According to year-end forecasts, out of the total investments made during 2022, €40 million have been earmarked for store openings and refurbishments and the rest have been allocated to technology, logistics and structure.

Mango’s global retail director, César de Vicente, explained to EFE that 2022 has been a “very special” year that has seen the opening of new flagship stores, such as the one Mango opened on New York’s Fifth Avenue

In addition, the company is expanding in countries such as the United States, Canada and India, and is growing and becoming more established in mature markets such as Spain, France, Italy, Germany and the United Kingdom.

This boost in its internationalization has led the company to be present in more than 115 markets, after launching in Morocco and Cameroon this year, and to generate 79% of its turnover abroad.

“Being active in so many countries allows us to diversify and take advantage of more opportunities and not depend only on certain markets,” said De Vicente.

Spain also represents a key market for the company, since although the country’s fashion market is very “fragmented and segmented”, with a market share of 3%, Mango still has a “significant opportunity for growth”, according to the executive.

By the end of 2022, Mango will have opened more than 30 new points of sale in Spain in cities such as Logroño, León, Fuengirola, Vigo, Santiago, Melilla, Estepona, Albacete and Platja d’Aro, in addition to renovating stores in Castellón, Badalona and Granada.

The company intends to “keep growing” and take advantage of opportunities in different markets, while adapting to each country’s individual market conditions.

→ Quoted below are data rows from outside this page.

From an optimization exercise on the open Yosys and OpenROAD flow, aimed at small area; shortcuts taken in it are not production practice.
The RTL was checked by simulation tests, not by an equivalence proof against the original design.
Power figures rest on the tool's default switching activity, not on a simulated workload.

$ cat flow/flow/run.sh
#!/bin/bash
# Own layout flow: the standard ORFS flow (standard.sh) with these changes.
#  1. Synthesis is synth_recipe.tcl unchanged except that ABC maps the
#     combinational logic with flow/abc_area_nf.script (area-oriented &nf)
#     instead of ORFS's abc_area.script. Flip-flops are mapped before ABC, so
#     the registers, their names and cell types are the standard synthesis's.
#  2. Port buffers use the smallest buffer, sky130_fd_sc_hd__buf_1.
#  3. CTS inserts no dummy loads and builds the tree from clkbuf_16, with
#     sink clusters of at most 24 sinks and 60 um.
# Every tool's output goes to a log in this folder (make.log; ORFS's own
# per-step logs stay under orfs/logs).
set -euo pipefail
W=$PWD
sed "s#^source \$::env(SCRIPTS_DIR)/synth_preamble.tcl\$#&\nset abc_args [lreplace \$abc_args 1 1 $W/flow/abc_area_nf.script]#" \
    "$FLOW_HOME/scripts/synth.tcl" > "$W/own_synth_body.tcl"
grep -q "abc_area_nf.script" "$W/own_synth_body.tcl"
sed "s#^source \$::env(SCRIPTS_DIR)/synth.tcl\$#source $W/own_synth_body.tcl#" \
    "$W/synth_recipe.tcl" > "$W/own_synth.tcl"
grep -q "own_synth_body.tcl" "$W/own_synth.tcl"
sed "s#SYNTH_SCRIPT=[^ ]*#SYNTH_SCRIPT=$W/own_synth.tcl#" "$W/standard.sh" > "$W/own_standard.sh"
grep -q "SYNTH_SCRIPT=$W/own_synth.tcl" "$W/own_standard.sh"
export BUFFER_PORTS_ARGS="-buffer_cell sky130_fd_sc_hd__buf_1"
export CTS_ARGS="-sink_clustering_enable -repair_clock_nets -dont_use_dummy_load -buf_list {sky130_fd_sc_hd__clkbuf_16} -sink_clustering_size 24 -sink_clustering_max_diameter 60"
bash "$W/own_standard.sh" > "$W/make.log" 2>&1
$ cat flow/flow/abc_area_nf.script
&get -n
&st
&dc2
&dch -f
&nf -a -F 5 -A 5
&put
topo
$ cat flow/standard.sh
#!/bin/bash
# synth_recipe.tcl (not shown) runs the flow's synth.tcl, then flattens the netlist and writes it again
# the make line also repeats each setting of config.mk as NAME=value (left out here)
make -C /OpenROAD-flow-scripts/flow DESIGN_CONFIG=/design/flow/config.mk WORK_HOME=/design/flow/orfs CLKGATE_MAP_FILE= SYNTH_SCRIPT=/design/flow/synth_recipe.tcl "${@:-finish}"
$ cat flow/config.mk
export PLATFORM = sky130hd
export DESIGN_NAME = lane_rx
export DESIGN_NICKNAME = lane_rx
export VERILOG_FILES = /design/flow/design.v
export SDC_FILE = /design/flow/constraint.sdc
export NUM_CORES = 4
export LEC_CHECK = 0
export CAP_MARGIN = 20
export CORE_MARGIN = 2
export CORE_UTILIZATION = 45
export SLEW_MARGIN = 20
$ cat flow/constraint.sdc
create_clock -name core_clock -period 18.0 [get_ports {clk}]
set_input_delay 3.6000 -clock core_clock [delete_from_list [all_inputs] [get_ports {clk}]]
set_output_delay 3.6000 -clock core_clock [all_outputs]
set_load 0.01 [all_outputs]
Context: an optimization exercise on an open-source flow, tuned for small area, a short achievable clock period and few clock cycles. The choices shown serve that exercise and are no tape-out recipe.
Where RTL was checked, it was by simulation tests only, not by an equivalence proof against the original.
No activity file was given, so power comes from the tool's default toggle rates.

// cmd_rx_check
module cmd_rx_check (
    input  wire         clk,
    input  wire         rst,           
    input  wire         in_valid,
    output wire         in_ready,
    input  wire [63:0]  in_data,
    input  wire         in_last,
    input  wire [3:0]   in_nbytes,     
    output reg          out_valid,
    output wire [2:0]   out_kind,
    output wire [7:0]   out_status,
    output wire [127:0] out_hdr
);
Size: ~1,700 cells after synthesis, ~380 flip-flops, roughly 18,000 µm² of cells after synthesis.
clock: 11.0 ns
lec_check: 0
cap_margin: 20
core_margin: 2
core_utilization: 40
place_density: 0.6
slew_margin: 20
synth_hierarchical: 1
synth_minimum_keep_size: 0
standard.sh (not shown) runs the stock make flow with config.mk's settings and CLKGATE_MAP_FILE= SYNTH_SCRIPT=/design/flow/synth_recipe.tcl, a recipe that flattens the netlist after the stock synthesis.
==> flow/flow/run.sh <==
#!/bin/bash
set -euo pipefail
MARGIN=$(cat flow/margin.txt)
bash standard.sh synth > synth.log 2>&1
bash standard.sh SETUP_SLACK_MARGIN=$MARGIN \
    "BUFFER_PORTS_ARGS=-buffer_cell sky130_fd_sc_hd__buf_2" finish > layout.log 2>&1
==> flow/flow/margin.txt <==
7.5
Testbench counts at the start, summed over its fixed seeds: cycles 87,214.
Edit:
--- a/flow/design.v
+++ b/flow/design.v
@@ -198,53 +198,49 @@
         else
             out_valid <= v_last;
     end
     always @(posedge clk) begin
         v_kind <= kind;
         v_st1  <= st1;
         v_st0  <= st0;
         v_st3  <= st3;
     end
-    wire cap_lo   = r2_lo;
-    wire cap_hi   = r2_hi && r2_b1;
-    wire hold_cap = !r2_lo;                  
-    wire hold_lo  = !(r2_lo || reply_now);   
-    wire hold_adr = !r2_hi;                  
-    wire hold_par = !(r2_hi || pexp_now);    
-    reg [127:0] h_cap, h_hold, h_rep;
+    wire [63:0] beat_hi = r2_b1 ? r2_d : 64'd0;
+    reg [127:0] hdr_n;
+    reg [127:0] hdr_en;
     always @(*) begin
-        h_cap[63:0]    = {64{cap_lo}};
-        h_cap[127:64]  = {64{cap_hi}};
-        h_hold         = {128{hold_lo}};
-        h_hold[31:8]   = {24{hold_cap}};
-        h_hold[48]     = hold_cap;
-        h_hold[51:50]  = {2{hold_cap}};
-        h_hold[95:64]  = {32{hold_adr}};
-        h_hold[127:96] = {32{hold_par}};
-        h_rep          = 128'd0;
-        h_rep[1]       = reply_now;                
-        h_rep[54]      = reply_now;                
-        h_rep[56]      = reply_now && st0;         
-        h_rep[57]      = reply_now && st1;
-        h_rep[59]      = reply_now && st3;
-        h_rep[111:96]  = {16{pexp_now}} & expected;
+        hdr_n[7:0]     = r2_lo ? r2_d[7:0] : 8'h02;
+        hdr_n[47:32]   = r2_lo ? r2_d[47:32] : 16'd0;
+        hdr_n[49]      = r2_lo && r2_d[49];
+        hdr_n[55:52]   = r2_lo ? r2_d[55:52] : 4'b0100;
+        hdr_n[63:56]   = r2_lo ? r2_d[63:56] : {4'd0, st3, 1'b0, st1, st0};
+        hdr_en[7:0]    = {8{r2_lo || reply_now}};
+        hdr_en[47:32]  = {16{r2_lo || reply_now}};
+        hdr_en[49]     = r2_lo || reply_now;
+        hdr_en[55:52]  = {4{r2_lo || reply_now}};
+        hdr_en[63:56]  = {8{r2_lo || reply_now}};
+        hdr_n[31:8]    = r2_d[31:8];
+        hdr_n[48]      = r2_d[48];
+        hdr_n[51:50]   = r2_d[51:50];
+        hdr_en[31:8]   = {24{r2_lo}};
+        hdr_en[48]     = r2_lo;
+        hdr_en[51:50]  = {2{r2_lo}};
+        hdr_n[95:64]   = beat_hi[31:0];
+        hdr_en[95:64]  = {32{r2_hi}};
+        hdr_n[127:96]  = r2_hi ? beat_hi[63:32] : {16'd0, expected};
+        hdr_en[127:96] = {32{r2_hi || pexp_now}};
     end
     wire [127:0] hdr_d;
+    wire [127:0] hdr_hold = ~hdr_en;
     generate
         for (gi = 0; gi < 128; gi = gi + 1) begin : g_hdr
-            if (gi == 1 || gi == 54 || gi == 56 || gi == 57 || gi == 59 ||
-                (gi >= 96 && gi < 112)) begin : g_rep
-                a221o_g u (.a1(h_cap[gi]), .a2(r2_d[gi % 64]), .b1(h_hold[gi]),
-                           .b2(hdr[gi]), .c1(h_rep[gi]), .x(hdr_d[gi]));
-            end else begin : g_norep
-                a22o_g u (.a1(h_cap[gi]), .a2(r2_d[gi % 64]), .b1(h_hold[gi]),
-                          .b2(hdr[gi]), .x(hdr_d[gi]));
-            end
+            a22o_g u (.a1(hdr_en[gi]), .a2(hdr_n[gi]), .b1(hdr_hold[gi]), .b2(hdr[gi]),
+                      .x(hdr_d[gi]));
         end
     endgenerate
     always @(posedge clk)
         hdr <= hdr_d;
     wire accept = out_valid && (v_kind == K_ACCEPT);
     wire [15:0] seq_c;             
     assign seq_c[0] = 1'b1;
     generate
         for (gi = 1; gi < 16; gi = gi + 1) begin : g_seqc
@@ -1363,16 +1359,12 @@
 module x2 (input wire a, input wire b, output wire y);
     assign y = a ^ b;
 endmodule
 module nor2_g (input wire a, input wire b, output wire y);
     assign y = !(a || b);
 endmodule
 module nand4_g (input wire a, input wire b, input wire c, input wire d, output wire y);
     assign y = !(a && b && c && d);
 endmodule
-module a221o_g (input wire a1, input wire a2, input wire b1, input wire b2, input wire c1,
-                output wire x);
-    assign x = (a1 && a2) || (b1 && b2) || c1;
-endmodule
 module a22o_g (input wire a1, input wire a2, input wire b1, input wire b2, output wire x);
     assign x = (a1 && a2) || (b1 && b2);
 endmodule
Setup slack is better by 0.0070 ns; design area increases by a few percent; via count goes up by a few percent; sequential share of layout area went down by 0.86 points; non-clock buffer count shrinks by 5; global-route usage falls by 0.49 points; sequential power falls by a few percent.
Only the layout flow was run in the second run of this note; the RTL was not checked for function there.

[static timing again, ports no longer ideal]
No port has a modelled driver above. Below, the same layouts with a new extraction and two added sets of constraints.
Step 1 (the two cells are an assumption about what drives the block):
set clk [get_ports {clk}]
set_driving_cell -lib_cell sky130_fd_sc_hd__clkbuf_16 $clk
set_driving_cell -lib_cell sky130_fd_sc_hd__buf_2 [delete_from_list [all_inputs] $clk]
Step 2, shift: input delay + t, output delay - t, t = (earliest + latest rising clock arrival at the registers) / 2. This alone moves slack from input paths to output paths.
Three values: no drivers, after step 1, after step 2; two values: the first two.
run	t (ns)	slack for setup (ns)	slew at the worst register clock pin (ns)
the first run	0.621	7.537 / 7.480 / 7.293	0.06 / 0.06
the second run	0.628	7.544 / 7.486 / 7.258	0.06 / 0.06
After both steps setup and hold are still met in every run listed. For the second run, which loses most, drivers alone change the setup slack by -0.058 ns; drivers and shift together by -0.286 ns.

De Vicente has stated that, despite the consequences of the war in Ukraine and inflation, the company expects to close the year with record sales and exceed the €2.37 billion earned in 2019, just before the start of the pandemic, while it expects to achieve at least the same level of ebitda as in 2021.

Mango ceased direct operations in Russia last June and began the process of transferring its own stores to franchisees for a “nominal fee”.

Out of the 55 stores it operated in the country prior to the outbreak of the war in Ukraine, the company has closed 11 stores and sold another 17, while the rest are in the process of being sold.

The Russian market accounted for 8% of the company’s profit.

Despite the current geopolitical situation, Mango has not noticed a decline in consumer spending in its stores and its head of retail expects sales to pick up during the Black Friday and Christmas periods, as people are looking forward to shopping and partying.

Global supply chain disruptions caused by the pandemic have prompted Isak Andic

As part of its strategic plan, Mango is committed to creativity, innovation, sustainability and a differentiating value proposition.

In addition, the company is currently designing and building a new headquarters in the Riera de Caldes industrial park in the Barcelona municipality of Palau Solità i Plegamans, which is scheduled to be up and running by 2024.